Items listed in a dataset:

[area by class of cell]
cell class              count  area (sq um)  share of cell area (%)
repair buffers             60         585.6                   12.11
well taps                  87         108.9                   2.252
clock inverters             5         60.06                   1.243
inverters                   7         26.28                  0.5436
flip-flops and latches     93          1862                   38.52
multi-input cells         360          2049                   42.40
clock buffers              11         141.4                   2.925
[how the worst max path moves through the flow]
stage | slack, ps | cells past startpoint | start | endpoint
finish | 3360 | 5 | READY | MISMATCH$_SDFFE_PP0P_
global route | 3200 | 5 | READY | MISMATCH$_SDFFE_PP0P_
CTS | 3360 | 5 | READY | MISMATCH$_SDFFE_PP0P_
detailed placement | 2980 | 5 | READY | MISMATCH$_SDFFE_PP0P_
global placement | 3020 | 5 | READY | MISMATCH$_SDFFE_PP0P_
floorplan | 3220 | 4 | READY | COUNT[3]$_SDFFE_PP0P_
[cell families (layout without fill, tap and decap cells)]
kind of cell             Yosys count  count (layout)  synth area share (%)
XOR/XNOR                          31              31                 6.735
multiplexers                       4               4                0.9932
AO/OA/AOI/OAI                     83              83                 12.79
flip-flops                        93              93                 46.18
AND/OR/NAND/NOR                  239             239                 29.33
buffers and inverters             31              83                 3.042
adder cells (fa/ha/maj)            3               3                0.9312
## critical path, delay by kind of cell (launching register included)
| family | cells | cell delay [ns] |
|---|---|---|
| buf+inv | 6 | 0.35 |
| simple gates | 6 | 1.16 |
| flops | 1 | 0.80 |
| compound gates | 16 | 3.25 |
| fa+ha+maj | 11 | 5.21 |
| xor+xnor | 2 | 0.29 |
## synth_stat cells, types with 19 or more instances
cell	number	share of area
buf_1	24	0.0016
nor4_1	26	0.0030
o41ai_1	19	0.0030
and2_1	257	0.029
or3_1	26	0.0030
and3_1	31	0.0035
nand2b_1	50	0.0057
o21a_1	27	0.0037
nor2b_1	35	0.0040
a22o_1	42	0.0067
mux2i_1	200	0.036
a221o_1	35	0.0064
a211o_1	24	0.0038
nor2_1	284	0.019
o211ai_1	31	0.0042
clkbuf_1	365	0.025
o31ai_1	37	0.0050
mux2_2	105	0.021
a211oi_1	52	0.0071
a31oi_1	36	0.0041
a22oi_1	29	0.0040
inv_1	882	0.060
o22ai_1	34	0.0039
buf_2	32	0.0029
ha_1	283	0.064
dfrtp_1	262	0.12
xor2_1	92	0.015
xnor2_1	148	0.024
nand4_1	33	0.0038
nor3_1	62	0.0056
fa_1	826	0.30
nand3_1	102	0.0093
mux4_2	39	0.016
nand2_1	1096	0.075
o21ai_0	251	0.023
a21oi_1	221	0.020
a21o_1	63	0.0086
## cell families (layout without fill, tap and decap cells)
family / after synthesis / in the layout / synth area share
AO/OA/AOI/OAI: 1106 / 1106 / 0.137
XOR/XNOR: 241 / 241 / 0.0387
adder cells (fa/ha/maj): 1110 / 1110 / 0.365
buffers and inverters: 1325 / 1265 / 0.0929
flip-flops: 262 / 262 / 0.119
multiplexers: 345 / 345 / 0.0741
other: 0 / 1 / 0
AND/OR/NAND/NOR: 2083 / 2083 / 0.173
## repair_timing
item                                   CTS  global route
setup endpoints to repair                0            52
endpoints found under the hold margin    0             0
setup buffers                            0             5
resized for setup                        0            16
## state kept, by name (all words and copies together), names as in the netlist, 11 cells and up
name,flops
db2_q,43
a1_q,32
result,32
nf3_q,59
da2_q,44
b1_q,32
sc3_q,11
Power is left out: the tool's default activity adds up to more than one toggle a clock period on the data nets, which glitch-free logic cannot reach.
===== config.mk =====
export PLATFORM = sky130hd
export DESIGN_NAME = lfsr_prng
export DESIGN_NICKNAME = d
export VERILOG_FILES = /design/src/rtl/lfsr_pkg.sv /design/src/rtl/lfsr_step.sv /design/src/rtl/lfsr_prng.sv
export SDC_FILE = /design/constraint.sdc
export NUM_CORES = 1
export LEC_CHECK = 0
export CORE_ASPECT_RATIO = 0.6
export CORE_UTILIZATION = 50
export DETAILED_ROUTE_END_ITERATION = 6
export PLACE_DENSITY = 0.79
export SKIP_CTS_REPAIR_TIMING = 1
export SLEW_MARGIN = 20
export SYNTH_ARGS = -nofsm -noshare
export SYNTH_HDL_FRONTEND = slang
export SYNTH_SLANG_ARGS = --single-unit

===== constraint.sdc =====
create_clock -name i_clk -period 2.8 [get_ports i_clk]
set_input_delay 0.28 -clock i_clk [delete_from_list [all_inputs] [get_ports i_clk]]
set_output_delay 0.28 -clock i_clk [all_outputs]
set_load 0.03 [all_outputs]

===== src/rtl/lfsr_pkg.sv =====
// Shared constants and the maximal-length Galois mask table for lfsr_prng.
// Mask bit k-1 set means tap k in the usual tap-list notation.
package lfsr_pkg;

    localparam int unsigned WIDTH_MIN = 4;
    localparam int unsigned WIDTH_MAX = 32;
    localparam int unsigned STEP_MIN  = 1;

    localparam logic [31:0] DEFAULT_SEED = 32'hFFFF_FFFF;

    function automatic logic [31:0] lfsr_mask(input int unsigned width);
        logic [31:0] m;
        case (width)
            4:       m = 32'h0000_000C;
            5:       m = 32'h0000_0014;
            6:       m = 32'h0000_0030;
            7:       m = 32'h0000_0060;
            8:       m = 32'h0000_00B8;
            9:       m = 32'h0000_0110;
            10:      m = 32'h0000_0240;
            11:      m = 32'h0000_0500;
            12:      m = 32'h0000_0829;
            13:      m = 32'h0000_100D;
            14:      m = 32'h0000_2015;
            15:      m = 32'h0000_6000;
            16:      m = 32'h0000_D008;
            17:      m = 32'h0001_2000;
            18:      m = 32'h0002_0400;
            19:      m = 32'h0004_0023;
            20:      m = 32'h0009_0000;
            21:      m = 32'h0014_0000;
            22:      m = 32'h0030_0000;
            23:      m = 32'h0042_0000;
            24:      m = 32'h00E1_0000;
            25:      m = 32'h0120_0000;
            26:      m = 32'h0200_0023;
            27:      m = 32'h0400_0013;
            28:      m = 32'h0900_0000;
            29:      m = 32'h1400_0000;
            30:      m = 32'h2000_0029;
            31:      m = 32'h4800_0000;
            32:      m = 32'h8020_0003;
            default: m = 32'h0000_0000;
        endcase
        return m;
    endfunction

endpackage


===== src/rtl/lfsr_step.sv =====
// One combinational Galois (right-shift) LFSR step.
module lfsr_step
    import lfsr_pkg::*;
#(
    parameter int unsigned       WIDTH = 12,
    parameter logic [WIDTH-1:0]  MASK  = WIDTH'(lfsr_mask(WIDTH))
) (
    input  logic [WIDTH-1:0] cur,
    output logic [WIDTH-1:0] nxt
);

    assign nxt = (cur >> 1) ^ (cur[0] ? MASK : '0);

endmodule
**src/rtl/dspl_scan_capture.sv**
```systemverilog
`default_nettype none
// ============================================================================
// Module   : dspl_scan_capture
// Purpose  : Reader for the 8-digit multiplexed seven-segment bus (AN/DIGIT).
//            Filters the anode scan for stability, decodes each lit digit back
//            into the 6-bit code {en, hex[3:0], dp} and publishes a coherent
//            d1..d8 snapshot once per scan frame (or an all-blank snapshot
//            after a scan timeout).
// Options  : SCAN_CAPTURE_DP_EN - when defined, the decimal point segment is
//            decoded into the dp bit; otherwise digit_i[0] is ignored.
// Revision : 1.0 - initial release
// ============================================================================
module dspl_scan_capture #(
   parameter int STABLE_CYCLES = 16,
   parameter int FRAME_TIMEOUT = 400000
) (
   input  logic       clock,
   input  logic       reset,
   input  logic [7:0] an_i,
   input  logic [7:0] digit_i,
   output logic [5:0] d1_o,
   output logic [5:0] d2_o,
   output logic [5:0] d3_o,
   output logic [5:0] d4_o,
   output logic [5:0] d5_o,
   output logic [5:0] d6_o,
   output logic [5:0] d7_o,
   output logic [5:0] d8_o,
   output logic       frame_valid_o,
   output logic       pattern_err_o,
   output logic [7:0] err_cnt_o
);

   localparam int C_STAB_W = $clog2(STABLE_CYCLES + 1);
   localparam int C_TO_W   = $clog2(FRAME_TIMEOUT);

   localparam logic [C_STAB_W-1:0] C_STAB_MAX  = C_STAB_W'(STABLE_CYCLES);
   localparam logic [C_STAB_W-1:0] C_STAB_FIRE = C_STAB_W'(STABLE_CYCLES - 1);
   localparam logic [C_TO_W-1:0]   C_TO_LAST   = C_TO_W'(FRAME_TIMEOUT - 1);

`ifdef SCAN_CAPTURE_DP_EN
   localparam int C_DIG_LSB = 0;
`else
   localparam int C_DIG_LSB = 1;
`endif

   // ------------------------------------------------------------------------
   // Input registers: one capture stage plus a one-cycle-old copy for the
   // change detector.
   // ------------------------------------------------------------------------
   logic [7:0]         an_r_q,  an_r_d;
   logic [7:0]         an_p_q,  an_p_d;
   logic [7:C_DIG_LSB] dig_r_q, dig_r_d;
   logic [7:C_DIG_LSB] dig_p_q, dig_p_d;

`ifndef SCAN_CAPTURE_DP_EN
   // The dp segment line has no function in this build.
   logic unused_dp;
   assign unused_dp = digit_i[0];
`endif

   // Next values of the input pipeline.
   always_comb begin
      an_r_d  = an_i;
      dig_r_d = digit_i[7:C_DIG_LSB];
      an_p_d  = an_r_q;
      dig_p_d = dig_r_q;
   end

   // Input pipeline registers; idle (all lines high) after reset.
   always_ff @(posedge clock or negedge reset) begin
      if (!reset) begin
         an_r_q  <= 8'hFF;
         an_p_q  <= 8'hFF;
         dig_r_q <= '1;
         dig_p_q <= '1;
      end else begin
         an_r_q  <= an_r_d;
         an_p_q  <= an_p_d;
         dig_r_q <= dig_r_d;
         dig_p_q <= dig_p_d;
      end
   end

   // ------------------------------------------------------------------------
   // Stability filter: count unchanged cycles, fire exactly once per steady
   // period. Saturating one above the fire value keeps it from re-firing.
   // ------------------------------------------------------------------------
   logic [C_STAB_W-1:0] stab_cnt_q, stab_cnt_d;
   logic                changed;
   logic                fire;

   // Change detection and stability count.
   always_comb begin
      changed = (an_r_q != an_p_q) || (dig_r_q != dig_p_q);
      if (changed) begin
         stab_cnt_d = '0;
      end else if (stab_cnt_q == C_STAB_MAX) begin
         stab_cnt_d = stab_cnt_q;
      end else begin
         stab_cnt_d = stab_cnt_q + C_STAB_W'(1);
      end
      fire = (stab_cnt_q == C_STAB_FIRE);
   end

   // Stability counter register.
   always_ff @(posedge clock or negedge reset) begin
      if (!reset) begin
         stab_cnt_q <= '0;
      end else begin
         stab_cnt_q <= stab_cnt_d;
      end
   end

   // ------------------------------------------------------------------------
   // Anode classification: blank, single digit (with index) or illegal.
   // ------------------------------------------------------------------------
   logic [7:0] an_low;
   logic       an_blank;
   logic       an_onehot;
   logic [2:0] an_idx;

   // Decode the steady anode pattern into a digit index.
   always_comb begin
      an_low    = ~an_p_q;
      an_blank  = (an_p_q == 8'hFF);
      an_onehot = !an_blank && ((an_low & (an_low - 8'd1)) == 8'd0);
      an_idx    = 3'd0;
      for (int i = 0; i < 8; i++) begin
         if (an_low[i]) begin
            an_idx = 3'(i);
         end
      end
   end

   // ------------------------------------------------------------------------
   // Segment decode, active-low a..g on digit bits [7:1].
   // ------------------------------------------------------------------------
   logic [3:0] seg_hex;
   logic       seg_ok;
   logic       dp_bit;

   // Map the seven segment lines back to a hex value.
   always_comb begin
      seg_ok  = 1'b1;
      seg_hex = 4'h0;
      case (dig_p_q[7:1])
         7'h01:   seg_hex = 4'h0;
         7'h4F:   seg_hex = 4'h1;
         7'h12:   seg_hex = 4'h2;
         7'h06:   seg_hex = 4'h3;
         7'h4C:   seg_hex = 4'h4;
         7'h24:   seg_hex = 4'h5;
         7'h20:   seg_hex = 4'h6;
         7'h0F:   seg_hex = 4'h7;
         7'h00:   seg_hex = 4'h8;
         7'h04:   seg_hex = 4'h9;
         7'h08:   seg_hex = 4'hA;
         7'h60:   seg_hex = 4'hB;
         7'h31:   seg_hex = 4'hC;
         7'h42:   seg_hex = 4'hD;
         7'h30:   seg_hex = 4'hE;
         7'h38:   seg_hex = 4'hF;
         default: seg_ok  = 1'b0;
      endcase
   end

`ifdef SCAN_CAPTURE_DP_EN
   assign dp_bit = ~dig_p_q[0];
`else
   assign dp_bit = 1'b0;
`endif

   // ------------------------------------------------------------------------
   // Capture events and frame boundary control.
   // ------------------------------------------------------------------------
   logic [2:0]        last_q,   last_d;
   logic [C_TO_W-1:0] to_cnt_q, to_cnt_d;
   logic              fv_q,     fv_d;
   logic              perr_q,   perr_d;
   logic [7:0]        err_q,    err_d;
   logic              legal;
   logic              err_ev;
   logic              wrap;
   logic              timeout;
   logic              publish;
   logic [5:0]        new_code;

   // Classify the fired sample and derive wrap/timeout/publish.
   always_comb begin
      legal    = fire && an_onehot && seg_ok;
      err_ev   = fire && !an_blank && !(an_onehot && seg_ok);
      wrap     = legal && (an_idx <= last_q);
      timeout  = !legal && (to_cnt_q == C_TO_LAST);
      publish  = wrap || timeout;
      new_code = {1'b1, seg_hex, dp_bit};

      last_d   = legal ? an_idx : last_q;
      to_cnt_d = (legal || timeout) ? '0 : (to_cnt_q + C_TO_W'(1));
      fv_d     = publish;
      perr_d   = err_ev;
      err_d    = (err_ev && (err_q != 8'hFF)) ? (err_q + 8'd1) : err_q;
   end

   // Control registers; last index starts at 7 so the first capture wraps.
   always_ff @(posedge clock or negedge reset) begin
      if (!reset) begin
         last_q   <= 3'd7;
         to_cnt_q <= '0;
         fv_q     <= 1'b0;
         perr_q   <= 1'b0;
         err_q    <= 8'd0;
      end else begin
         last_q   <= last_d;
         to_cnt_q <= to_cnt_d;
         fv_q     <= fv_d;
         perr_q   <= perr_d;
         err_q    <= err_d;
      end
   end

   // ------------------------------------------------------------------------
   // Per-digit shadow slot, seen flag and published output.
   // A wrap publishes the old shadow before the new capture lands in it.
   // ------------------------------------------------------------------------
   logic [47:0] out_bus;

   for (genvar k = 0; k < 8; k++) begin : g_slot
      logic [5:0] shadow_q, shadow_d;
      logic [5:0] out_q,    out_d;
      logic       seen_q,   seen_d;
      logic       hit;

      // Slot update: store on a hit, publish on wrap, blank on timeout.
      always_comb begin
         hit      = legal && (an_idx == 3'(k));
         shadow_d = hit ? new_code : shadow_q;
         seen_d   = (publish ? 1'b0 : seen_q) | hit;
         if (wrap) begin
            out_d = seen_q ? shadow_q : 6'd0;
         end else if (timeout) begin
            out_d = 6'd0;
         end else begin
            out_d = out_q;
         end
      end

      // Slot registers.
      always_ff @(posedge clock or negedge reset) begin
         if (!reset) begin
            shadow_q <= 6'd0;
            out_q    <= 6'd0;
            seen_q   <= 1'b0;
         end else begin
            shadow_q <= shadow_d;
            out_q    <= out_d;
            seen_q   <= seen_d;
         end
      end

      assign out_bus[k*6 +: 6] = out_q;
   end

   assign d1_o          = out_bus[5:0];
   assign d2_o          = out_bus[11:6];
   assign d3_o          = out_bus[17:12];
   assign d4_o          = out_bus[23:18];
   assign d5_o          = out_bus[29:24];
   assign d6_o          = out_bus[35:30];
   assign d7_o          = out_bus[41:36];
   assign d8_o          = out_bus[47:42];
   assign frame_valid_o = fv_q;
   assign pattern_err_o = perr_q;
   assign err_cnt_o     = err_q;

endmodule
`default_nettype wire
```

---

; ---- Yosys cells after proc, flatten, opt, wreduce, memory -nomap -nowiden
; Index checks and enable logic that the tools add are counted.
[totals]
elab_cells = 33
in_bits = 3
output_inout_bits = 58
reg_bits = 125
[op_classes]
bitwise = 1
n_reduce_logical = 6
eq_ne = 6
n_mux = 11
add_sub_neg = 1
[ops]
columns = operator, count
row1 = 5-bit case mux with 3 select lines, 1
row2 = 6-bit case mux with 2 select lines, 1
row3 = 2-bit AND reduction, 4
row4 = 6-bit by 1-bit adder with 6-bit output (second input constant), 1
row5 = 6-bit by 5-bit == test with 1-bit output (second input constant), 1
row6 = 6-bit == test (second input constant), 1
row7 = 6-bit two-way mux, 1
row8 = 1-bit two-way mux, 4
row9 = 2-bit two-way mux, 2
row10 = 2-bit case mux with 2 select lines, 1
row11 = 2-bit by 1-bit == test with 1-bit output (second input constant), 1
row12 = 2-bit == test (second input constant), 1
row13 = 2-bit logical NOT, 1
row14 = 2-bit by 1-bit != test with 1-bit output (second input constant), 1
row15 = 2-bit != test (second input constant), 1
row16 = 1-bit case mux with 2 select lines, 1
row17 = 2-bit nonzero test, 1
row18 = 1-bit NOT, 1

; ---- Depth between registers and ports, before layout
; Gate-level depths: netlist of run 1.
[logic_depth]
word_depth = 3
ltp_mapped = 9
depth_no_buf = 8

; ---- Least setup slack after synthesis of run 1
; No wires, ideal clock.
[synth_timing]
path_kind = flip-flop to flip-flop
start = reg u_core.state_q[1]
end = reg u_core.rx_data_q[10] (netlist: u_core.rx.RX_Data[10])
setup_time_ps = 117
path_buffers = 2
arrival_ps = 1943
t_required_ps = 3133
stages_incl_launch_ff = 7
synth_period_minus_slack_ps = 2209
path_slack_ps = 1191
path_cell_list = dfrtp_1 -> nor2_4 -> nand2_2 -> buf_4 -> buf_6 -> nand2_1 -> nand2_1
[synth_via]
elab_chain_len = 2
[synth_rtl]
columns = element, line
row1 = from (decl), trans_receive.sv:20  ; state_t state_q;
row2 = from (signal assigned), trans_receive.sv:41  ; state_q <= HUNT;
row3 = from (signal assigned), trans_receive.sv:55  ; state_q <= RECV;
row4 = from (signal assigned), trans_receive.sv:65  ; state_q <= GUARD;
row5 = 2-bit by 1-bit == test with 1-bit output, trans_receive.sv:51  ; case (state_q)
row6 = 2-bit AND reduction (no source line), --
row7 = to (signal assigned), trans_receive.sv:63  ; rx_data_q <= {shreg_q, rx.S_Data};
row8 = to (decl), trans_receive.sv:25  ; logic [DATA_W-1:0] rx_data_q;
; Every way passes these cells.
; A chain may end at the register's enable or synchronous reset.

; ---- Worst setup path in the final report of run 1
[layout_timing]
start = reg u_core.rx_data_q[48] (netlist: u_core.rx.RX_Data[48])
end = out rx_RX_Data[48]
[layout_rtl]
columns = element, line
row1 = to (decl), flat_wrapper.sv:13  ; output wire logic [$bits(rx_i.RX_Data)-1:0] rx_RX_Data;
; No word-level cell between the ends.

[ASSIGNED TASK] From the records above, print only the lines between the one holding "xor+xnor | 2 | 0.29 |" and the one holding "adder cells (fa/ha/maj): 1110 / 1110 / 0.365", inclusive, exactly as they stand.

[SOLUTION]
| xor+xnor | 2 | 0.29 |
## synth_stat cells, types with 19 or more instances
cell	number	share of area
buf_1	24	0.0016
nor4_1	26	0.0030
o41ai_1	19	0.0030
and2_1	257	0.029
or3_1	26	0.0030
and3_1	31	0.0035
nand2b_1	50	0.0057
o21a_1	27	0.0037
nor2b_1	35	0.0040
a22o_1	42	0.0067
mux2i_1	200	0.036
a221o_1	35	0.0064
a211o_1	24	0.0038
nor2_1	284	0.019
o211ai_1	31	0.0042
clkbuf_1	365	0.025
o31ai_1	37	0.0050
mux2_2	105	0.021
a211oi_1	52	0.0071
a31oi_1	36	0.0041
a22oi_1	29	0.0040
inv_1	882	0.060
o22ai_1	34	0.0039
buf_2	32	0.0029
ha_1	283	0.064
dfrtp_1	262	0.12
xor2_1	92	0.015
xnor2_1	148	0.024
nand4_1	33	0.0038
nor3_1	62	0.0056
fa_1	826	0.30
nand3_1	102	0.0093
mux4_2	39	0.016
nand2_1	1096	0.075
o21ai_0	251	0.023
a21oi_1	221	0.020
a21o_1	63	0.0086
## cell families (layout without fill, tap and decap cells)
family / after synthesis / in the layout / synth area share
AO/OA/AOI/OAI: 1106 / 1106 / 0.137
XOR/XNOR: 241 / 241 / 0.0387
adder cells (fa/ha/maj): 1110 / 1110 / 0.365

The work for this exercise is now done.